Personal

Lessons in Love & Loss Pt. 1

Dear Jeanna,

I see us in the faces of young lovers. And a cynical smirk might brush past my lips whenever I see these post-adolescent paramours. The way they exchange glances at bookstores while browsing Kafka. Or the way the world melts away as they hold hands in the library. I still see us in them like photo albums taken down from the shelf. These days I look back on to the better ones, daydreaming about where we’d be now if I had made more than just a half-ass attempt.

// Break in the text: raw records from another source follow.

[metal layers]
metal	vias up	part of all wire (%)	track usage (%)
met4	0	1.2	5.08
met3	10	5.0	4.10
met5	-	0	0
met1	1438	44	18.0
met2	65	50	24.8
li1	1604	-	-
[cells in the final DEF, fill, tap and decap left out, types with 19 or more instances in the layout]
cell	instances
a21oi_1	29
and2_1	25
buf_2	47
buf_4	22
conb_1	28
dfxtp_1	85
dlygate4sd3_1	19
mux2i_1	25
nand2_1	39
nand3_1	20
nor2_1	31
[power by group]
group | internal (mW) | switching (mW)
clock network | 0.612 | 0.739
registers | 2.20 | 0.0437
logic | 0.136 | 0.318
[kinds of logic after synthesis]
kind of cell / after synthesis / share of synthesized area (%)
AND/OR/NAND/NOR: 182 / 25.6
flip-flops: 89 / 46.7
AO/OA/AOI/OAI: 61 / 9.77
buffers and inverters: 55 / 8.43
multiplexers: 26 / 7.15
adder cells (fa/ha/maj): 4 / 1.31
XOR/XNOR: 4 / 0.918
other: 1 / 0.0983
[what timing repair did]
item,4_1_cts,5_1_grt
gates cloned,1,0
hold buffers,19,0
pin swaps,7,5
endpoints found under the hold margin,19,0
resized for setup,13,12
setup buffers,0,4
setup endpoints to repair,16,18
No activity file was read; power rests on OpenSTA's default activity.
$ cat src/quad_out_pkg.sv
// Constants and types shared by the encoder quadrature pulse output block.
`default_nettype none

package quad_out_pkg;

   // ==========================================================================
   // Clock and pulse rate
   // ==========================================================================
   localparam longint CLK_HZ         = 250000000;
   localparam longint PULSE_MAX_HZ   = 1600000;
   localparam longint EDGE_MAX_HZ    = 4 * PULSE_MAX_HZ;
   // Least spacing between two output edges, rounded up to whole clocks.
   localparam int     EDGE_GAP_CYC   = int'((CLK_HZ + EDGE_MAX_HZ - 1) / EDGE_MAX_HZ);
   localparam int     GAP_W          = 8;
   localparam logic [GAP_W-1:0] GAP_LAST = GAP_W'(EDGE_GAP_CYC - 1);

   // ==========================================================================
   // Pulse count setting
   // ==========================================================================
   localparam int           PPR_W       = 31;
   localparam logic [30:0]  PPR_MIN     = 31'h0000_0010;
   localparam logic [30:0]  PPR_DEFAULT = 31'h0000_0800;
   localparam logic [30:0]  PPR_LIM_1   = 31'h0000_4000;
   localparam logic [30:0]  PPR_LIM_2   = 31'h0000_8000;
   localparam logic [30:0]  PPR_LIM_4   = 31'h0001_0000;
   localparam logic [30:0]  PPR_LIM_8   = 31'h0002_0000;
   localparam logic [30:0]  PPR_LIM_16  = 31'h0004_0000;
   localparam logic [30:0]  PPR_MAX_13  = 31'h0000_0800;
   localparam logic [30:0]  PPR_MAX_17  = 31'h0000_8000;
   localparam logic [30:0]  PPR_MAX_20  = 31'h0004_0000;

   // ==========================================================================
   // Accumulator and position widths
   // ==========================================================================
   localparam int           ACC_W       = 21;
   localparam logic [20:0]  RES_13      = 21'h00_2000;
   localparam logic [20:0]  RES_17      = 21'h02_0000;
   localparam logic [20:0]  RES_20      = 21'h10_0000;
   localparam int           PEND_W      = 8;
   localparam logic [7:0]   PEND_MAX    = 8'h7F;
   localparam logic [7:0]   PEND_MIN    = 8'h81;

   // ==========================================================================
   // Speed limits in rpm
   // ==========================================================================
   localparam int           SPD_W       = 16;
   localparam logic [15:0]  SPD_LIM_1   = 16'h1770;
   localparam logic [15:0]  SPD_LIM_2   = 16'h0BB8;
   localparam logic [15:0]  SPD_LIM_4   = 16'h05DC;
   localparam logic [15:0]  SPD_LIM_8   = 16'h02EE;
   localparam logic [15:0]  SPD_LIM_16  = 16'h0177;

   // ==========================================================================
   // Types
   // ==========================================================================
   typedef enum logic [1:0] {
      RES_BITS_13 = 2'b00,
      RES_BITS_17 = 2'b01,
      RES_BITS_20 = 2'b10
   } enc_res_t;

   typedef struct packed {
      logic step;
      logic dir;
   } enc_move_t;

   typedef struct packed {
      logic [30:0] ppr;
      enc_res_t    res;
      logic        rev_sel;
   } quad_cfg_t;

endpackage

`default_nettype wire

$ cat src/encoder_quadrature_pulse_output.sv
// Divided quadrature A/B and index pulse output with setting and overspeed alarms.
// Notes on behaviour
// - A and B quadrature, count equals setting
// - Every phase has a complementary output
// - Index pulses exactly once per revolution
// - Index width equals one A pulse
// - Reverse mode keeps the same phase form
// - Divide encoder count, latched at restart
// - Setting must meet step per range
// - Maximum setting depends on encoder resolution
// - Bad setting raises setting alarm
// - Speed above range limit raises overspeed alarm
// - Output pulse rate stays below 1.6 Mpps
`timescale 1ns/1ps
`default_nettype none

module encoder_quadrature_pulse_output
   import quad_out_pkg::*;
(
   // Clock and reset
   input  wire logic        sys_clk,
   input  wire logic        rst_n,
   // Encoder motion, one step per encoder count, in command direction
   input  wire enc_move_t   enc_move,
   // Setup, sampled once after reset release
   input  wire quad_cfg_t   cfg,
   // Motor speed magnitude in rpm
   input  wire logic [15:0] motor_speed_rpm,
   // Pulse outputs
   output logic             quad_a_out,
   output logic             quad_a_out_n,
   output logic             quad_b_out,
   output logic             quad_b_out_n,
   output logic             index_out,
   output logic             index_out_n,
   // Alarms
   output logic             alarm_setting,
   output logic             alarm_overspeed
);

   // ==========================================================================
   // Setting decode
   // ==========================================================================
   function automatic logic ppr_ok(input logic [30:0] p, input enc_res_t r);
      logic [30:0] mx;
      logic        step_ok;
      mx = PPR_MAX_13;
      unique case (r)
         RES_BITS_13: mx = PPR_MAX_13;
         RES_BITS_17: mx = PPR_MAX_17;
         RES_BITS_20: mx = PPR_MAX_20;
         default:     mx = '0;
      endcase
      if (p <= PPR_LIM_1) begin
         step_ok = 1'b1;
      end else if (p <= PPR_LIM_2) begin
         step_ok = (p[0] == 1'b0);
      end else if (p <= PPR_LIM_4) begin
         step_ok = (p[1:0] == 2'h0);
      end else if (p <= PPR_LIM_8) begin
         step_ok = (p[2:0] == 3'h0);
      end else begin
         step_ok = (p[3:0] == 4'h0);
      end
      return (p >= PPR_MIN) && (p <= mx) && step_ok;
   endfunction

   function automatic logic [15:0] speed_limit(input logic [30:0] p);
      if (p <= PPR_LIM_1) begin
         return SPD_LIM_1;
      end else if (p <= PPR_LIM_2) begin
         return SPD_LIM_2;
      end else if (p <= PPR_LIM_4) begin
         return SPD_LIM_4;
      end else if (p <= PPR_LIM_8) begin
         return SPD_LIM_8;
      end
      return SPD_LIM_16;
   endfunction

   function automatic logic [20:0] res_count(input enc_res_t r);
      unique case (r)
         RES_BITS_13: return RES_13;
         RES_BITS_17: return RES_17;
         RES_BITS_20: return RES_20;
         default:     return RES_20;
      endcase
   endfunction

   // ==========================================================================
   // Setting capture after restart
   // ==========================================================================
   // Changing the setting while running would break the revolution count,
   // so it is taken once after reset and held until the next reset.
   logic        loaded_r;
   logic        cfg_ok_r;
   logic        rev_sel_r;
   logic [30:0] ppr_r;
   logic [20:0] res_r;
   logic [20:0] quarter_inc_r;
   logic [20:0] rev_quarters_r;
   logic [15:0] spd_lim_r;

   always_ff @(posedge sys_clk) begin
      if (!rst_n) begin
         loaded_r       <= 1'b0;
         cfg_ok_r       <= 1'b0;
         rev_sel_r      <= 1'b0;
         ppr_r          <= PPR_DEFAULT;
         res_r          <= RES_20;
         quarter_inc_r  <= '0;
         rev_quarters_r <= '0;
         spd_lim_r      <= SPD_LIM_1;
      end else if (!loaded_r) begin
         loaded_r       <= 1'b1;
         cfg_ok_r       <= ppr_ok(cfg.ppr, cfg.res);
         rev_sel_r      <= cfg.rev_sel;
         ppr_r          <= cfg.ppr;
         res_r          <= res_count(cfg.res);
         quarter_inc_r  <= {cfg.ppr[18:0], 2'b00};
         rev_quarters_r <= {cfg.ppr[18:0], 2'b00};
         spd_lim_r      <= speed_limit(cfg.ppr);
      end
   end

   logic running;
   assign running = loaded_r && cfg_ok_r;

   // ==========================================================================
   // Alarms
   // ==========================================================================
   always_ff @(posedge sys_clk) begin
      if (!rst_n) begin
         alarm_setting <= 1'b0;
      end else if (loaded_r && !cfg_ok_r) begin
         alarm_setting <= 1'b1;
      end
   end

   always_ff @(posedge sys_clk) begin
      if (!rst_n) begin
         alarm_overspeed <= 1'b0;
      end else if (running && (motor_speed_rpm > spd_lim_r)) begin
         alarm_overspeed <= 1'b1;
      end
   end

   // ==========================================================================
   // Division of encoder counts into quarter steps
   // ==========================================================================
   // The incoming direction is in command sense; undoing the direction
   // select restores motor sense so reverse mode shows the same phase form.
   logic motor_fwd;
   assign motor_fwd = enc_move.dir ^ rev_sel_r;

   logic [20:0] acc_r;
   logic        q_up;
   logic        q_dn;
   logic [20:0] acc_sum;
   logic [20:0] acc_nxt;

   always_comb begin
      q_up    = 1'b0;
      q_dn    = 1'b0;
      acc_sum = acc_r + quarter_inc_r;
      acc_nxt = acc_r;
      if (running && enc_move.step) begin
         if (motor_fwd) begin
            if (acc_sum >= res_r) begin
               acc_nxt = acc_sum - res_r;
               q_up    = 1'b1;
            end else begin
               acc_nxt = acc_sum;
            end
         end else if (acc_r < quarter_inc_r) begin
            acc_nxt = acc_r + res_r - quarter_inc_r;
            q_dn    = 1'b1;
         end else begin
            acc_nxt = acc_r - quarter_inc_r;
         end
      end
   end

   always_ff @(posedge sys_clk) begin
      if (!rst_n) begin
         acc_r <= '0;
      end else begin
         acc_r <= acc_nxt;
      end
   end

   // ==========================================================================
   // Edge rate limiter
   // ==========================================================================
   // Quarter steps owed to the output are banked, then paid out no faster
   // than the rate ceiling; a burst beyond the bank depth is clipped.
   logic [7:0]  pend_r;
   logic [7:0]  gap_r;
   logic        gap_done;
   logic        emit;
   logic        emit_up;
   logic [7:0]  pend_nxt;

   assign gap_done = (gap_r == GAP_LAST);
   assign emit     = gap_done && (pend_r != '0);
   assign emit_up  = !pend_r[7];

   always_comb begin
      pend_nxt = pend_r;
      if (emit) begin
         pend_nxt = emit_up ? pend_r - 8'h01 : pend_r + 8'h01;
      end
      if (q_up && (pend_nxt != PEND_MAX)) begin
         pend_nxt = pend_nxt + 8'h01;
      end else if (q_dn && (pend_nxt != PEND_MIN)) begin
         pend_nxt = pend_nxt - 8'h01;
      end
   end

   always_ff @(posedge sys_clk) begin
      if (!rst_n) begin
         pend_r <= '0;
      end else begin
         pend_r <= pend_nxt;
      end
   end

   always_ff @(posedge sys_clk) begin
      if (!rst_n) begin
         gap_r <= '0;
      end else if (emit) begin
         gap_r <= '0;
      end else if (!gap_done) begin
         gap_r <= gap_r + 8'h01;
      end
   end

   // ==========================================================================
   // Output position within one revolution
   // ==========================================================================
   // Exactly four times the setting quarter steps make a turn, so the
   // position wraps once per revolution whatever the setting is.
   logic [20:0] pos_r;

   always_ff @(posedge sys_clk) begin
      if (!rst_n) begin
         pos_r <= '0;
      end else if (emit && emit_up) begin
         pos_r <= (pos_r == rev_quarters_r - 21'h00_0001) ? '0 : pos_r + 21'h00_0001;
      end else if (emit) begin
         pos_r <= (pos_r == '0) ? rev_quarters_r - 21'h00_0001 : pos_r - 21'h00_0001;
      end
   end

   // ==========================================================================
   // Pin drivers
   // ==========================================================================
   // Gray order of (A,B) by quarter: 00, 10, 11, 01, so A leads going up.
   logic [20:0] pos_nxt;
   logic        a_nxt;
   logic        b_nxt;
   logic        c_nxt;

   always_comb begin
      pos_nxt = pos_r;
      if (emit && emit_up) begin
         pos_nxt = (pos_r == rev_quarters_r - 21'h00_0001) ? '0 : pos_r + 21'h00_0001;
      end else if (emit) begin
         pos_nxt = (pos_r == '0) ? rev_quarters_r - 21'h00_0001 : pos_r - 21'h00_0001;
      end
      a_nxt = pos_nxt[1] ^ pos_nxt[0];
      b_nxt = pos_nxt[1];
      c_nxt = running && (pos_nxt[20:2] == '0) && a_nxt;
   end

   always_ff @(posedge sys_clk) begin
      if (!rst_n) begin
         quad_a_out   <= 1'b0;
         quad_a_out_n <= 1'b1;
         quad_b_out   <= 1'b0;
         quad_b_out_n <= 1'b1;
         index_out    <= 1'b0;
         index_out_n  <= 1'b1;
      end else begin
         quad_a_out   <= a_nxt;
         quad_a_out_n <= !a_nxt;
         quad_b_out   <= b_nxt;
         quad_b_out_n <= !b_nxt;
         index_out    <= c_nxt;
         index_out_n  <= !c_nxt;
      end
   end

   // The host relies on slow or repeated turns when homing on the index,
   // since the rate limiter may delay the index edge at high speed.

endmodule

`default_nettype wire
## src/include/gab_regs.svh

```systemverilog
// register offsets, field positions and reset values of the aperture base
`ifndef GAB_REGS_SVH
`define GAB_REGS_SVH

`define GAB_BASE_OFS   8'h10
`define GAB_BASE_RST   32'h0000_0008
`define GAB_HI_MSB     31
`define GAB_HI_LSB     28
`define GAB_MID_MSB    27
`define GAB_MID_LSB    22
`define GAB_LOW_MSB    21
`define GAB_LOW_LSB    4
`define GAB_PREF_BIT   3
`define GAB_TYPE_MSB   2
`define GAB_TYPE_LSB   1
`define GAB_MSPACE_BIT 0
`define GAB_HI_RST     4'h0
`define GAB_MID_RST    6'h00
`define GAB_ENABLE_BIT 9

`endif

```

## src/include/gab_pkg.sv

```systemverilog
// types and decode helpers of the graphics aperture base block
package gab_pkg;

   // configuration access from the host
   typedef struct packed {
      logic        req;
      logic        we;
      logic [7:0]  addr;
      logic [3:0]  be;
      logic [31:0] wdata;
   } gab_cfg_req_t;

   // processor memory access presented for decode
   typedef struct packed {
      logic        req;
      logic        we;
      logic [31:0] addr;
      logic [3:0]  be;
      logic [31:0] data;
   } gab_cpu_req_t;

   // routing verdict of one processor access
   typedef enum logic [3:0] {
      GAB_RT_IDLE  = 4'h1,
      GAB_RT_PASS  = 4'h2,
      GAB_RT_XLATE = 4'h4,
      GAB_RT_BLOCK = 4'h8
   } gab_route_t;

   typedef struct packed {
      gab_route_t  route;
      logic        we;
      logic [31:0] addr;
      logic [3:0]  be;
   } gab_cpu_rsp_t;

   typedef struct packed {
      logic [3:0]   base_hi;
      logic [5:0]   base_mid;
      logic         ack;
      logic [31:0]  rdata;
      gab_cpu_rsp_t rsp;
   } gab_state_t;

   typedef struct packed {
      logic        valid;
      logic [29:0] addr;
      logic [3:0]  be;
      logic [31:0] data;
      logic        o_valid;
      logic [29:0] o_addr;
      logic [3:0]  o_be;
      logic [31:0] o_data;
   } gab_merge_t;

   // aperture hit: upper nibble exact, middle bits only where unmasked
   function automatic logic gab_hit(input logic [31:0] addr,
                                    input logic [3:0]  hi,
                                    input logic [5:0]  mid,
                                    input logic [5:0]  mask);
      gab_hit = (addr[31:28] == hi) && (((addr[27:22] ^ mid) & ~mask) == 6'h00);
   endfunction : gab_hit

   // read image of the base register
   function automatic logic [31:0] gab_image(input logic [3:0] hi,
                                             input logic [5:0] mid,
                                             input logic [5:0] mask);
      gab_image = {hi, mid & ~mask, 18'h00000, 1'b1, 2'b00, 1'b0};
   endfunction : gab_image

endpackage : gab_pkg

```

## src/hdl/gab_wmerge.sv

```systemverilog
// one-entry write combiner for processor writes into the aperture
`timescale 1ns/1ps
module gab_wmerge
(
   input  wire logic        core_clk_in,
   input  wire logic        rst_n_in,
   input  wire logic        wr_valid_in,
   input  wire logic [29:0] wr_addr_in,
   input  wire logic [3:0]  wr_be_in,
   input  wire logic [31:0] wr_data_in,
   output logic             out_valid_out,
   output logic [29:0]      out_addr_out,
   output logic [3:0]       out_be_out,
   output logic [31:0]      out_data_out
);
   import gab_pkg::*;

   gab_merge_t st;
   gab_merge_t next_st;

   // merge same-dword writes, emit on a new dword or an idle cycle
   always_comb
   begin
      next_st = st;
      next_st.o_valid = 1'b0;
      if (wr_valid_in)
      begin
         if (st.valid && (st.addr == wr_addr_in))
         begin
            // later bytes overwrite earlier ones, so merging is lossless
            for (int i = 0; i < 4; i++)
            begin
               if (wr_be_in[i])
               begin
                  next_st.data[8*i +: 8] = wr_data_in[8*i +: 8];
               end
            end
            next_st.be = st.be | wr_be_in;
         end
         else
         begin
            next_st.o_valid = st.valid;
            next_st.o_addr  = st.addr;
            next_st.o_be    = st.be;
            next_st.o_data  = st.data;
            next_st.valid   = 1'b1;
            next_st.addr    = wr_addr_in;
            next_st.be      = wr_be_in;
            next_st.data    = wr_data_in;
         end
      end
      else if (st.valid)
      begin
         next_st.o_valid = 1'b1;
         next_st.o_addr  = st.addr;
         next_st.o_be    = st.be;
         next_st.o_data  = st.data;
         next_st.valid   = 1'b0;
      end
   end

   // state register
   always_ff @(posedge core_clk_in or negedge rst_n_in)
   begin
      if (!rst_n_in)
      begin
         st <= '0;
      end
      else
      begin
         st <= next_st;
      end
   end

   assign out_valid_out = st.o_valid;
   assign out_addr_out  = st.o_addr;
   assign out_be_out    = st.o_be;
   assign out_data_out  = st.o_data;

endmodule : gab_wmerge

```

## src/hdl/gab_top.sv

```systemverilog
// graphics aperture base register with aperture decode and write combining
// Operation
// - 32-bit register at 0x10, resets 0x00000008
// - bits 31:28 writable, matching accesses translated
// - bits 27:22 writable unless size-masked, then zero
// - bits 21:4 read zero, 4 MB minimum
// - bit 3 reads one, prefetchable
// - bits 2:1 read 00, anywhere 32-bit
// - bit 0 reads zero, memory range
// - aperture reads side-effect free, all bytes when translated; blocked reads keep their own byte enables
// - aperture writes may merge without error
// - chip config bit 9 clear blocks aperture accesses
`timescale 1ns/1ps
`include "gab_regs.svh"
module gab_top
(
   input  wire logic                 core_clk_in,
   input  wire logic                 rst_n_in,
   input  wire gab_pkg::gab_cfg_req_t cfg_in,
   output logic                      cfg_ack_out,
   output logic [31:0]               cfg_rdata_out,
   input  wire logic [5:0]           aperture_size_mask_in,
   input  wire logic [31:0]          hub_chip_configuration_in,
   input  wire gab_pkg::gab_cpu_req_t cpu_in,
   output gab_pkg::gab_cpu_rsp_t     cpu_rsp_out,
   output logic                      mwr_valid_out,
   output logic [31:0]               mwr_addr_out,
   output logic [3:0]                mwr_be_out,
   output logic [31:0]               mwr_data_out
);
   import gab_pkg::*;

   gab_state_t  st;
   gab_state_t  next_st;
   logic        cfg_hit;
   logic        ap_hit;
   logic        ap_en;
   logic        ap_wr;
   logic [29:0] mwr_dw;

   // decode of the config offset and of the processor address
   assign cfg_hit = cfg_in.req && (cfg_in.addr == `GAB_BASE_OFS);
   assign ap_hit = cpu_in.req &&
                   gab_hit(cpu_in.addr, st.base_hi, st.base_mid, aperture_size_mask_in);
   assign ap_en  = hub_chip_configuration_in[`GAB_ENABLE_BIT];
   // only enabled aperture writes enter the combiner
   assign ap_wr  = ap_hit && ap_en && cpu_in.we;

   // next-state logic for the register and the access verdict
   always_comb
   begin
      next_st = st;
      // every config access answered next cycle
      next_st.ack   = cfg_in.req;
      next_st.rdata = 32'h0000_0000;
      if (cfg_hit && cfg_in.we)
      begin
         // upper base nibble in byte lane 3
         if (cfg_in.be[3])
         begin
            next_st.base_hi = cfg_in.wdata[`GAB_HI_MSB:`GAB_HI_LSB];
         end
         // masked middle bits drop the written value
         if (cfg_in.be[3])
         begin
            next_st.base_mid[5:2] = cfg_in.wdata[27:24] & ~aperture_size_mask_in[5:2];
         end
         if (cfg_in.be[2])
         begin
            next_st.base_mid[1:0] = cfg_in.wdata[23:22] & ~aperture_size_mask_in[1:0];
         end
      end
      else if (cfg_hit)
      begin
         // fixed bits come from the image
         next_st.rdata = gab_image(st.base_hi, st.base_mid, aperture_size_mask_in);
      end

      // verdict for the processor access
      next_st.rsp.route = GAB_RT_IDLE;
      next_st.rsp.we    = cpu_in.we;
      next_st.rsp.addr  = cpu_in.addr;
      next_st.rsp.be    = cpu_in.be;
      if (cpu_in.req)
      begin
         if (ap_hit && !ap_en)
         begin
            // refuse until software has set up
            next_st.rsp.route = GAB_RT_BLOCK;
         end
         else if (ap_hit)
         begin
            next_st.rsp.route = GAB_RT_XLATE;
            if (!cpu_in.we)
            begin
               next_st.rsp.be = 4'hf;
            end
         end
         else
         begin
            next_st.rsp.route = GAB_RT_PASS;
         end
      end
   end

   // state register; mask changes later still hide bits on read
   always_ff @(posedge core_clk_in or negedge rst_n_in)
   begin
      if (!rst_n_in)
      begin
         st          <= '0;
         st.base_hi  <= `GAB_HI_RST;
         st.base_mid <= `GAB_MID_RST;
         st.rsp.route <= GAB_RT_IDLE;
      end
      else
      begin
         st <= next_st;
      end
   end

   gab_wmerge u_wmerge
   (
      .core_clk_in   (core_clk_in),
      .rst_n_in      (rst_n_in),
      .wr_valid_in   (ap_wr),
      .wr_addr_in    (cpu_in.addr[31:2]),
      .wr_be_in      (cpu_in.be),
      .wr_data_in    (cpu_in.data),
      .out_valid_out (mwr_valid_out),
      .out_addr_out  (mwr_dw),
      .out_be_out    (mwr_be_out),
      .out_data_out  (mwr_data_out)
   );

   assign mwr_addr_out  = {mwr_dw, 2'b00};
   assign cfg_ack_out   = st.ack;
   assign cfg_rdata_out = st.rdata;
   assign cpu_rsp_out   = st.rsp;
endmodule : gab_top

```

There isn’t a beautiful breath of indifference exhaled when I think of you. I spent a third of my life loving you. I’ll spend thirty more doing the same. There are times I forget you’re not there. Mornings I wake up from a dream, and I swear I can still feel your presence next to me. Your warmth. I wondered if you ever did the same. Sometimes it’s a song that transports me back in time. A montages play. A personal soundtrack or music video. Most of them aren’t songs we heard together. Some are new or new to me. Remembering what I lost is no different than a missing pet flyer. Sometimes aren’t recovered because they aren’t lost. We gave up. We let go. We moved on.

I fell into a pattern, taking everything for granted. Press me and I couldn’t tell you the last time I complimented your beauty. Several attempts to remind you each day went the way of every broken promise I made you. You brought out the best in me and repaid you with my worse. I’ve done good things, Jeanna, but I’m not a good person. While I never showed you any violence, there’s no ignoring the emotional detachment. My anger. My manipulation. I made it about me. I felt suffocated. Claustrophobic. Never took into account your turmoil. The way your mind betrayed your wellbeing. Not once did I extend that hand of gratitude. You’ve pulled me out of the dark so many times in our relationship, and I turned my back on you. It’s a sad summation of our nine years.

I never told you this, but a part of you must have known. In a moment of depressing clarity, I wanted to leave you. To push you so far from my toxicity. We lay in my bed, watching a movie or TV show. You asked me if anything was wrong, and I answered with my usual “I’m ok.” I wasn’t that I woke up with the intention of ending things with you. And the realization that you were better off without me scraped my mind. I broke down. Tears welled and broke forth. And you took care of me as you always did. Maybe you knew what I was building towards, and you talked me out of it. That’s just the way you were.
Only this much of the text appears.